OTTAWA - Canada is authorising the use of Pfizer's Covid-19 vaccine for use in children aged 12 to 15, the first doses to be allowed in the country for people that young, the federal health ministry said on Wednesday (May 5).
Supriya Sharma, a senior adviser at the Canadian federal health ministry, said the Pfizer vaccine, produced with German partner BioNTech, was safe and effective in the younger age group.
"We are starting to see the light at the end of the tunnel,"she told reporters.
Sharma and a health ministry spokesman said Canada was the first country to grant such an approval, but a Canadian representative for Pfizer later said Algeria permitted use of the vaccine for this age group in April. The Canadian health ministry said it had no information about the discrepancy.

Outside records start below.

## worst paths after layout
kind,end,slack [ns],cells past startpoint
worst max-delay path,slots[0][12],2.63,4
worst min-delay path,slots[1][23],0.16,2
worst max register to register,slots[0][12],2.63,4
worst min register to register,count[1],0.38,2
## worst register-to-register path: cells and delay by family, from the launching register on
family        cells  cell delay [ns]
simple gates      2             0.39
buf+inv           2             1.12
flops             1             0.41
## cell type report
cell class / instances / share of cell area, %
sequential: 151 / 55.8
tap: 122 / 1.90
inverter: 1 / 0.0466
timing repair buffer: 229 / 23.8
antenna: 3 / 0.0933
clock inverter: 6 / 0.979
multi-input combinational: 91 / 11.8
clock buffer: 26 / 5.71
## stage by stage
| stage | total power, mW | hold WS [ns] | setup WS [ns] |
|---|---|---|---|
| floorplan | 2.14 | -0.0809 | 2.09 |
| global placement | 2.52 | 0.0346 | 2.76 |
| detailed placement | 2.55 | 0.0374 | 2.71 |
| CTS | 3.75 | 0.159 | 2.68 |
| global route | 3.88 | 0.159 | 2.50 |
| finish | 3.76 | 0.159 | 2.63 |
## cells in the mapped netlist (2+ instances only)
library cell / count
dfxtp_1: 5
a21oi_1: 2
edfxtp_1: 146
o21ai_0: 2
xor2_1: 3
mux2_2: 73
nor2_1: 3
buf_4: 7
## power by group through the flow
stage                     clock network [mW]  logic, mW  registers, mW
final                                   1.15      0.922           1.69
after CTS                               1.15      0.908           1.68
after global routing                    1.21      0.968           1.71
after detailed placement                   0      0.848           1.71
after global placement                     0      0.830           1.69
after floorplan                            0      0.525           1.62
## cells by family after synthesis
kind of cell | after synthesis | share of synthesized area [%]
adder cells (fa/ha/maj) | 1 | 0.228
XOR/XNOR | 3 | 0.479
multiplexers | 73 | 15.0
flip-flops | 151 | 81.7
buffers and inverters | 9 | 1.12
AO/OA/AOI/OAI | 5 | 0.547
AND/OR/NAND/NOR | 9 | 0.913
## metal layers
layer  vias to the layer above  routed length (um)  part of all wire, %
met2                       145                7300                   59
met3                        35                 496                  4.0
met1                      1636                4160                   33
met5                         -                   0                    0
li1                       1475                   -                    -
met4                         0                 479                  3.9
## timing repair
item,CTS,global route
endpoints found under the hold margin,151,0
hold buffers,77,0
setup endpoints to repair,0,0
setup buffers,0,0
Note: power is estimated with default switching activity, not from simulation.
**src/rtl/bdsr_pkg.sv**
```systemverilog
// Shared types and constants of the bus decoder with shared RAM window.
package bdsr_pkg;

  localparam int ADDR_W      = 24;
  localparam int MAP_W       = 48;
  localparam int CFG_INDEX_W = 3;
  localparam int MAP_IDX_W   = 3;
  localparam int BANK_AW     = 12;

  localparam logic [ADDR_W-1:0] ADDR_BUSREQ = 24'hA11100;
  localparam logic [ADDR_W-1:0] ADDR_RESET  = 24'hA11200;
  localparam logic [ADDR_W-1:0] WIN_LO      = 24'hA00000;
  localparam logic [ADDR_W-1:0] WIN_HI      = 24'hA0FFFF;
  localparam logic [ADDR_W-1:0] RAM_HI      = 24'hA01FFF;
  localparam logic [MAP_W-1:0]  MAP_RESET   = 48'hFFFFFF000000;

  localparam logic [15:0] BYTE_OPEN = 16'h00FF;
  localparam logic [15:0] WORD_OPEN = 16'hFFFF;
  localparam logic [15:0] BYTE_FLAG = 16'h0001;
  localparam logic [15:0] WORD_FLAG = 16'h0100;

  typedef enum logic [2:0] {
    OP_RD_BYTE = 3'd0,
    OP_WR_BYTE = 3'd1,
    OP_RD_WORD = 3'd2,
    OP_WR_WORD = 3'd3,
    OP_RD_LONG = 3'd4,
    OP_WR_LONG = 3'd5
  } op_t;

  typedef enum logic [1:0] {
    OC_LOCAL_READ  = 2'd0,
    OC_LOCAL_WRITE = 2'd1,
    OC_FORWARD     = 2'd2,
    OC_UNMAPPED    = 2'd3
  } outcome_t;

  typedef enum logic [1:0] {
    CLS_BUSREQ = 2'd0,
    CLS_RESET  = 2'd1,
    CLS_RAM    = 2'd2,
    CLS_ROUTE  = 2'd3
  } cls_t;

  typedef enum logic [1:0] {
    ST_CLEAR = 2'd0,
    ST_RUN   = 2'd1,
    ST_READ  = 2'd2
  } back_state_t;

  // One word or byte sub-access after address decode.
  typedef struct packed {
    cls_t                 cls;
    logic                 wr;
    logic                 size;
    logic [ADDR_W-1:0]    addr;
    logic [15:0]          data;
    logic                 matched;
    logic [MAP_IDX_W-1:0] idx;
    logic [ADDR_W-1:0]    start;
    logic                 last;
  } sub_t;

endpackage

```
**src/rtl/bdsr_if.sv**
```systemverilog
// Valid/ready channel interfaces for bus accesses and their results.
interface bdsr_req_if;
  logic        valid;
  logic        ready;
  logic [2:0]  operation;
  logic [31:0] address;
  logic [31:0] write_value;

  modport source (output valid, operation, address, write_value, input ready);
  modport sink (input valid, operation, address, write_value, output ready);
endinterface


```
**src/rtl/bdsr_front.sv**
```systemverilog
// Front end: accepts accesses, splits longwords and decodes each sub-access.
module bdsr_front #(
  parameter int NUM_MAP_ENTRIES = 4
) (
  input  logic                             clk,
  input  logic                             rst,
  bdsr_req_if.sink                         req,
  input  logic                             cfg_we,
  input  logic [bdsr_pkg::CFG_INDEX_W-1:0] cfg_index,
  input  logic [bdsr_pkg::MAP_W-1:0]       cfg_data,
  input  logic                             hold,
  output logic                             push_valid,
  input  logic                             push_ready,
  output bdsr_pkg::sub_t                   push_data
);

  logic [bdsr_pkg::MAP_W-1:0]  map_entry [NUM_MAP_ENTRIES];
  logic [2:0]                  cur_op;
  logic [bdsr_pkg::ADDR_W-1:0] cur_addr;
  logic [31:0]                 cur_wv;
  logic                        cur_valid;
  logic                        cur_half;

  logic                        op_ok;
  logic                        is_long;
  logic                        done;
  logic                        is_byte;
  logic                        wr;
  logic [bdsr_pkg::ADDR_W-1:0] a;
  logic [15:0]                 sub_data;
  logic [NUM_MAP_ENTRIES-1:0]  hit;
  logic                        matched;
  logic [bdsr_pkg::MAP_IDX_W-1:0] sel_idx;
  logic [bdsr_pkg::ADDR_W-1:0] sel_start;
  logic                        busreq_hit;
  logic                        reset_hit;
  logic                        win_hit;
  logic                        ramwin_hit;

  always_ff @(posedge clk) begin
    if (rst) begin
      for (int i = 0; i < NUM_MAP_ENTRIES; i++) begin
        map_entry[i] <= bdsr_pkg::MAP_RESET;
      end
    end else if (cfg_we) begin
      for (int i = 0; i < NUM_MAP_ENTRIES; i++) begin
        if (cfg_index == bdsr_pkg::CFG_INDEX_W'(i)) begin
          map_entry[i] <= cfg_data;
        end
      end
    end
  end

  always_comb begin
    op_ok   = (cur_op == bdsr_pkg::OP_RD_BYTE) || (cur_op == bdsr_pkg::OP_WR_BYTE) ||
              (cur_op == bdsr_pkg::OP_RD_WORD) || (cur_op == bdsr_pkg::OP_WR_WORD) ||
              (cur_op == bdsr_pkg::OP_RD_LONG) || (cur_op == bdsr_pkg::OP_WR_LONG);
    is_long = (cur_op == bdsr_pkg::OP_RD_LONG) || (cur_op == bdsr_pkg::OP_WR_LONG);
    is_byte = (cur_op == bdsr_pkg::OP_RD_BYTE) || (cur_op == bdsr_pkg::OP_WR_BYTE);
    wr      = cur_op[0];
    // The second half of a longword sits two bytes up, wrapping in 24 bits.
    a       = cur_half ? (cur_addr + bdsr_pkg::ADDR_W'(2)) : cur_addr;
    if (is_byte) begin
      sub_data = {8'h00, cur_wv[7:0]};
    end else if (is_long && !cur_half) begin
      sub_data = cur_wv[31:16];
    end else begin
      sub_data = cur_wv[15:0];
    end
  end

  always_comb begin
    for (int i = 0; i < NUM_MAP_ENTRIES; i++) begin
      hit[i] = (a >= map_entry[i][47:24]) && (a <= map_entry[i][23:0]);
    end
    matched   = |hit;
    sel_idx   = '0;
    sel_start = '0;
    for (int i = NUM_MAP_ENTRIES - 1; i >= 0; i--) begin
      if (hit[i]) begin
        sel_idx   = bdsr_pkg::MAP_IDX_W'(i);
        sel_start = map_entry[i][47:24];
      end
    end
  end

  always_comb begin
    busreq_hit = is_byte ? (a[23:1] == bdsr_pkg::ADDR_BUSREQ[23:1])
                         : (a == bdsr_pkg::ADDR_BUSREQ);
    reset_hit  = is_byte ? (a[23:1] == bdsr_pkg::ADDR_RESET[23:1])
                         : (a == bdsr_pkg::ADDR_RESET);
    win_hit    = (a >= bdsr_pkg::WIN_LO) && (a <= bdsr_pkg::WIN_HI);
    ramwin_hit = (a >= bdsr_pkg::WIN_LO) && (a <= bdsr_pkg::RAM_HI);

    push_data.wr      = wr;
    push_data.size    = !is_byte;
    push_data.addr    = a;
    push_data.data    = sub_data;
    push_data.matched = matched;
    push_data.idx     = sel_idx;
    push_data.start   = sel_start;
    push_data.last    = !is_long || cur_half;
    // Word reads see only the RAM part of the window; the rest is routed.
    if (busreq_hit) begin
      push_data.cls = bdsr_pkg::CLS_BUSREQ;
    end else if (reset_hit) begin
      push_data.cls = bdsr_pkg::CLS_RESET;
    end else if ((is_byte || wr) ? win_hit : ramwin_hit) begin
      push_data.cls = bdsr_pkg::CLS_RAM;
    end else begin
      push_data.cls = bdsr_pkg::CLS_ROUTE;
    end
  end

  assign push_valid = cur_valid && op_ok;
  assign done       = cur_valid && (!op_ok || (push_ready && (!is_long || cur_half)));
  assign req.ready  = !hold && (!cur_valid || done);

  always_ff @(posedge clk) begin
    if (rst) begin
      cur_valid <= 1'b0;
      cur_half  <= 1'b0;
    end else begin
      if (req.valid && req.ready) begin
        cur_valid <= 1'b1;
        cur_half  <= 1'b0;
      end else if (done) begin
        cur_valid <= 1'b0;
      end else if (push_valid && push_ready) begin
        cur_half <= 1'b1;
      end
    end
  end

  always_ff @(posedge clk) begin
    if (req.valid && req.ready) begin
      cur_op   <= req.operation;
      cur_addr <= req.address[bdsr_pkg::ADDR_W-1:0];
      cur_wv   <= req.write_value;
    end
  end

endmodule

```
**src/flat_wrapper.sv**
```systemverilog
// flat-port wrapper written by rule: the top's interface ports become plain ports
module bdsr_front_flat 
#(
  parameter int NUM_MAP_ENTRIES = 4
)
  (clk, rst, cfg_we, cfg_index, cfg_data, hold, push_valid, push_ready, push_data, req_valid, req_operation, req_address, req_write_value, req_ready);
  bdsr_req_if req_i ();
  input  logic clk;
  input  logic rst;
  input  logic cfg_we;
  input  logic [bdsr_pkg::CFG_INDEX_W-1:0] cfg_index;
  input  logic [bdsr_pkg::MAP_W-1:0] cfg_data;
  input  logic hold;
  output logic push_valid;
  input  logic push_ready;
  output bdsr_pkg::sub_t push_data;
  input wire logic [$bits(req_i.valid)-1:0] req_valid;
  input wire logic [$bits(req_i.operation)-1:0] req_operation;
  input wire logic [$bits(req_i.address)-1:0] req_address;
  input wire logic [$bits(req_i.write_value)-1:0] req_write_value;
  output wire logic [$bits(req_i.ready)-1:0] req_ready;
  assign req_i.valid = req_valid;
  assign req_i.operation = req_operation;
  assign req_i.address = req_address;
  assign req_i.write_value = req_write_value;
  assign req_ready = req_i.ready;
  bdsr_front #(.NUM_MAP_ENTRIES(NUM_MAP_ENTRIES)) u_core (.clk(clk), .rst(rst), .req(req_i), .cfg_we(cfg_we), .cfg_index(cfg_index), .cfg_data(cfg_data), .hold(hold), .push_valid(push_valid), .push_ready(push_ready), .push_data(push_data));
endmodule
```
File: config.mk
export PLATFORM = sky130hd
export DESIGN_NAME = c_like_text_lexer
export DESIGN_NICKNAME = d
export VERILOG_FILES = /design/src/rtl/core/cltl_pkg.sv /design/src/rtl/core/c_like_text_lexer.sv /design/src/rtl/core/cltl_scan.sv /design/src/rtl/core/cltl_outq.sv
export SDC_FILE = /design/constraint.sdc
export NUM_CORES = 1
export LEC_CHECK = 0
export BUFFER_PORTS_ARGS = -buffer_cell sky130_fd_sc_hd__buf_2
export CAP_MARGIN = 0
export CORE_MARGIN = 10
export CORE_UTILIZATION = 55
export CTS_CLUSTER_DIAMETER = 200
export DETAILED_ROUTE_END_ITERATION = 6
export GPL_ROUTABILITY_DRIVEN = 0
export PLACE_DENSITY = 0.72
export SKIP_LAST_GASP = 1
export SLEW_MARGIN = 20
export SYNTH_ARGS = -nofsm -noshare
export SYNTH_HDL_FRONTEND = slang
export SYNTH_HIERARCHICAL = 1
export SYNTH_SLANG_ARGS = --single-unit
File: constraint.sdc
create_clock -name clk -period 19.05 [get_ports clk]
set_input_delay 1.905 -clock clk [delete_from_list [all_inputs] [get_ports clk]]
set_output_delay 1.905 -clock clk [all_outputs]
set_load 0.02 [all_outputs]
**src/rtl/dmc_pkg.sv**
```systemverilog
// Shared constants, codes and control types for the direct-mapped write-through cache.
`default_nettype none
package dmc_pkg;

    localparam int CACHE_LINES = 16;
    localparam int LINE_BITS   = $clog2(CACHE_LINES);
    localparam int TAG_BITS    = 8;
    localparam int DATA_BITS   = 32;
    localparam int ADDR_BITS   = TAG_BITS + LINE_BITS;
    localparam int MEM_DEPTH   = 2 ** ADDR_BITS;
    localparam int LAT_BITS    = 16;
    localparam int COST_BITS   = LAT_BITS + 1;
    localparam int CFG_IDX_BITS = 1;

    localparam logic FUNC_READ  = 1'b0;
    localparam logic FUNC_WRITE = 1'b1;

    localparam logic [CFG_IDX_BITS-1:0] CFG_CACHE_LATENCY  = 1'b0;
    localparam logic [CFG_IDX_BITS-1:0] CFG_MEMORY_LATENCY = 1'b1;

    localparam logic [LAT_BITS-1:0] CACHE_LATENCY_RESET  = 16'd1;
    localparam logic [LAT_BITS-1:0] MEMORY_LATENCY_RESET = 16'd100;

    typedef enum logic [1:0] {
        ST_CLEAR,
        ST_IDLE,
        ST_FINISH
    } state_t;

    typedef struct packed {
        logic accept;
        logic finish;
        logic clear_step;
    } cmd_t;

    typedef struct packed {
        logic clear_last;
        logic slot_free;
    } status_t;

endpackage
`default_nettype wire

```
**src/rtl/dmc_ctrl.sv**
```systemverilog
// Controller state machine: backing store clear, item accept and result hand-off.
`default_nettype none
module dmc_ctrl (
    input  logic             clk,
    input  logic             rst_n,
    input  logic             in_valid,
    output logic             in_ready,
    input  dmc_pkg::status_t status,
    output dmc_pkg::cmd_t    cmd
);
    import dmc_pkg::*;

    state_t state_reg;
    state_t state_next;

    always_ff @(posedge clk or negedge rst_n)
    begin
        if (!rst_n)
        begin
            state_reg <= ST_CLEAR;
        end
        else
        begin
            state_reg <= state_next;
        end
    end

    always_comb
    begin
        state_next     = state_reg;
        in_ready       = 1'b0;
        cmd.accept     = 1'b0;
        cmd.finish     = 1'b0;
        cmd.clear_step = 1'b0;
        case (state_reg)
            ST_CLEAR:
            begin
                cmd.clear_step = 1'b1;
                if (status.clear_last)
                begin
                    state_next = ST_IDLE;
                end
            end
            ST_IDLE:
            begin
                in_ready   = 1'b1;
                cmd.accept = in_valid;
                if (in_valid)
                begin
                    state_next = ST_FINISH;
                end
            end
            ST_FINISH:
            begin
                cmd.finish = status.slot_free;
                if (status.slot_free)
                begin
                    state_next = ST_IDLE;
                end
            end
            default:
            begin
                state_next = ST_CLEAR;
            end
        endcase
    end

endmodule
`default_nettype wire

```
**config.mk**
```make
export PLATFORM = sky130hd
export DESIGN_NAME = dmc_ctrl
export DESIGN_NICKNAME = d
export VERILOG_FILES = /design/src/rtl/dmc_pkg.sv /design/src/rtl/dmc_ctrl.sv
export SDC_FILE = /design/constraint.sdc
export NUM_CORES = 1
export LEC_CHECK = 0
export ABC_AREA = 0
export BUFFER_PORTS_ARGS = -buffer_cell sky130_fd_sc_hd__buf_2
export CORE_AREA = 2 2 39 41
export CTS_CLUSTER_SIZE = 28
export DETAILED_ROUTE_END_ITERATION = 10
export DIE_AREA = 0 0 41 43
export GPL_TIMING_DRIVEN = 0
export PLACE_DENSITY_LB_ADDON = 0.12
export REMOVE_ABC_BUFFERS = 1
export SLEW_MARGIN = 5
export SYNTH_ARGS = -nofsm -noshare
export SYNTH_HDL_FRONTEND = slang
export SYNTH_SLANG_ARGS = --single-unit
export TNS_END_PERCENT = 10
```
**constraint.sdc**
```tcl
create_clock -name clk -period 1.2 [get_ports clk]
set_input_delay 0.06 -clock clk [delete_from_list [all_inputs] [get_ports clk]]
set_output_delay 0.06 -clock clk [all_outputs]
set_load 0.01 [all_outputs]
```
==> summary.txt, run 1 <==
Setup path
  • Delay-heaviest family, CP: flip-flops
  • Number of gates on the worst path with buffers counted: 2
  • Required time of the critical path: 1.14 ns
  • Largest stage delay, worst path: 0.43 ns
  • Startpoint-to-endpoint class of the critical path: register to output port
  • Category of the worst setup path capture point: output port
  • Critical path arrival: 1.03 ns
  • Critical-path cell with the highest stage delay: dfrtp_1
  • Buf+Inv Stages, Crit Path: 1
  • Peak fanout along the critical path: 6
  • Register-to-Register Path Depth: 2
  • Launching element type of the critical path: register
  • Cell-by-cell trace of the critical path: and3b_1 > buf_2

Detailed routing
  • First-iteration detailed-routing DRC count: 0
  • First-pass detailed-route iteration total: 1
  • Drt via density: 3.15
  • Routed WL: 318 um
  • DR DRC count: 0
  • Per-cell routed wire length: 7.95 um
  • Number of nets still failing antenna checks after routing: 0
  • Vias: 126

Logic synthesis
  • Sequential cell area fraction in the yosys report: 43.5%
  • Post-synthesis instance area: 115 um2
  • Yosys warning count: 0
  • Gate count of the mapped netlist: 12
  • Average footprint of a synthesized cell: 9.59 um2
  • Distinct cell type count after synthesis: 10
  • Register bit total from synthesis: 2

Global routing
  • Maximum number of pins on one net before global-route repair: 7
  • Total gr overflow: 0
  • Vias in the first global route: 146
  • First-pass GRT wire length: 531 um
  • Global-route total usage across every layer: 5.11%
  • Antenna violations before repair: 0

Placed design
  • Dpl cell area: 175 um2
  • Placed wire-length estimate: 236 um
  • Placer Congestion: 0.559
  • DP Worst Slack: 0.219 ns
  • Instance count after placement with tap cells included: 36
  • Number of port buffers: 8

Timing
  • Transition at the pin with the smallest max-transition slack: 0.191 ns
  • Final number of max-transition violations: 0
  • Final period utilization: 91.0%
  • Final worst setup slack: 0.108 ns
  • FMAX: 0.916 GHz
  • Endpoints failing setup: 0
  • Max_slew headroom: 87.3%
  • Post-layout min period: 1.09 ns
  • Final Hold Violating Endpoints: 0
  • Post-route worst hold slack: 0.115 ns
  • Setup repair after global routing missed its margin: no
  • Maximum clock skew at final layout: 0.00121 ns
  • Final total negative setup slack: 0 ns

Power and ir drop
  • Internal power consumption: 0.314 mW
  • Portion of total power attributed to the clock network: 30.2%
  • Combinational share of power: 39.1%
  • Max rail drop VDD: 501 uV
  • Leakage: 0.110 nW
  • Switching power: 0.172 mW
  • Fraction of power consumed by sequential logic: 30.7%
  • Total Power: 0.486 mW
  • Switching part of the total: 35.3%
  • Cell area power density: 2340 nW/um2

Die
  • Number of cell rows: 14
  • Vertical extent of the die: 43 um
  • Horizontal extent of the die: 41 um
  • Top-Level Pins: 9
  • Standard cell core area: 1380 um2
  • Starting utilization of the core area: 8.32%
  • Die area: 1760 um2

Final layout
  • Number of standard cells in the final layout excluding fillers: 40
  • Combined area of the multi-input logic cells: 61.3 um2
  • Final-layout fill cell count: 158
  • Net count of the finished layout: 31
  • Fraction of final layout cells with drive strength greater than 1: 50.0%
  • Flip-flop count of the largest register after layout: 2
  • Post-route cell area: 208 um2
  • Number of diodes added for antenna fixing: 0
  • Growth of design area from synthesis to finish: 80.4%
  • Area taken by flip-flops and latches: 50.0 um2
  • Final core occ: 15.0%

Clock network
  • Number of buffers inserted during clock tree synthesis: 3
  • Clock Sink Count: 2
  • Clk_lat worst skew: 0.22 ns
  • Reg clk slew, reported paths: 0.03 ns
  • Longest Clk Path Bufs: 2
  • CTS H-tree depth: 1
  • Clock Tree Root: clkbuf_4
  • CTS tree: built

Job
  • Total of max-cap violations: 0

Outcome
  • Status: finished, final reports clean

Worst hold path
  • HP Class: primary input to register
  • Hold Crit Depth: 3
routing by layer:
metal  track usage [%]  vias to the layer above  routed length (um)
met2              5.31                        9                 116
li1                  -                       64                   -
met3              1.57                        0                  49
met4              8.00                        0                   0
met5                 0                        -                   0
met1              6.07                       53                 152
power groups by stage:
stage | Clock [mW] | Combinational (mW) | Sequential (mW)
global placement | 0 | 0.190 | 0.148
detailed placement | 0 | 0.189 | 0.151
CTS | 0.159 | 0.193 | 0.150
global route | 0.160 | 0.213 | 0.162
floorplan | 0 | 0.120 | 0.134
finish | 0.147 | 0.190 | 0.149
cell type report:
type | instances | area share (%)
Inverter | 1 | 1.81
Multi-Input combinational cell | 9 | 29.5
Timing Repair Buffer | 9 | 24.1
Tap cell | 16 | 9.64
Sequential cell | 2 | 24.1
Clock buffer | 3 | 10.8
kinds of logic after synthesis:
group | count (synthesis) | synth area share, %
AND/OR/NAND/NOR | 7 | 37.0
flip-flops | 2 | 43.5
AO/OA/AOI/OAI | 1 | 7.61
multiplexers | 1 | 8.70
buffers and inverters | 1 | 3.26
worst register-to-register path, cell delays in order (launching register included):
cell	delay, ns
dfrtp_1	0.42
and3b_1	0.21
or2_1	0.22
final timing paths:
path                              start           end  slack, ns
max in group asynchronous         rst_n  state_reg[0]       0.95
min                            in_valid  state_reg[0]       0.11
max reg2reg                state_reg[1]  state_reg[1]       0.22
max                        state_reg[1]        cmd[2]       0.11
min reg2reg                state_reg[0]  state_reg[0]       0.55
min in group asynchronous         rst_n  state_reg[1]       0.15
layout by cell type (no fill, tap or decap):
master         instances
and2b_2                1
or2_1                  1
clkbuf_4               3
mux2i_1                1
buf_2                  8
dfrtp_1                2
nor2_1                 2
and3b_1                1
dlygate4sd3_1          1
nor3b_1                1
o2bb2ai_1              1
inv_1                  1
nand2_1                1
Yosys cell counts:
cell       count  share of area (%)
dfrtp_1        2                 43
nor2_1         2                6.5
and2b_2        1                7.6
and3b_1        1                7.6
inv_1          1                3.3
mux2i_1        1                8.7
nand2_1        1                3.3
nor3b_1        1                6.5
o2bb2ai_1      1                7.6
or2_1          1                5.4
what timing repair did:
| item | 4_1_cts | 5_1_grt |
|---|---|---|
| hold buffers | 1 | 0 |
| buffers inserted | 0 | 0 |
| resized for setup | 0 | 0 |
| hold endpoints to repair | 2 | 0 |
Note: power is estimated with default switching activity, not from simulation.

The US Food and Drug Administration is expected to take a similar step "very soon," US health officials said.
Alberta will become the first province to offer the vaccines to everyone aged 12 and over from May 10, Premier Jason Kenney said on Wednesday, a day after he introduced tighter public health measures to combat a raging third wave of the pandemic.
United Conservative Party premier Kenney has come under fire for mixed public health messaging as the crest of Canada's third wave of the pandemic shifts from Ontario to Alberta. Oil-rich Alberta has the highest rate per capita of Covid-19 in the country, with nearly 24,000 active cases and 146 people in intensive care.
"We must act to bend the curve down one last time," Kenney told a news conference. Based on current trends, Alberta's healthcare system will be overwhelmed within a month, he added.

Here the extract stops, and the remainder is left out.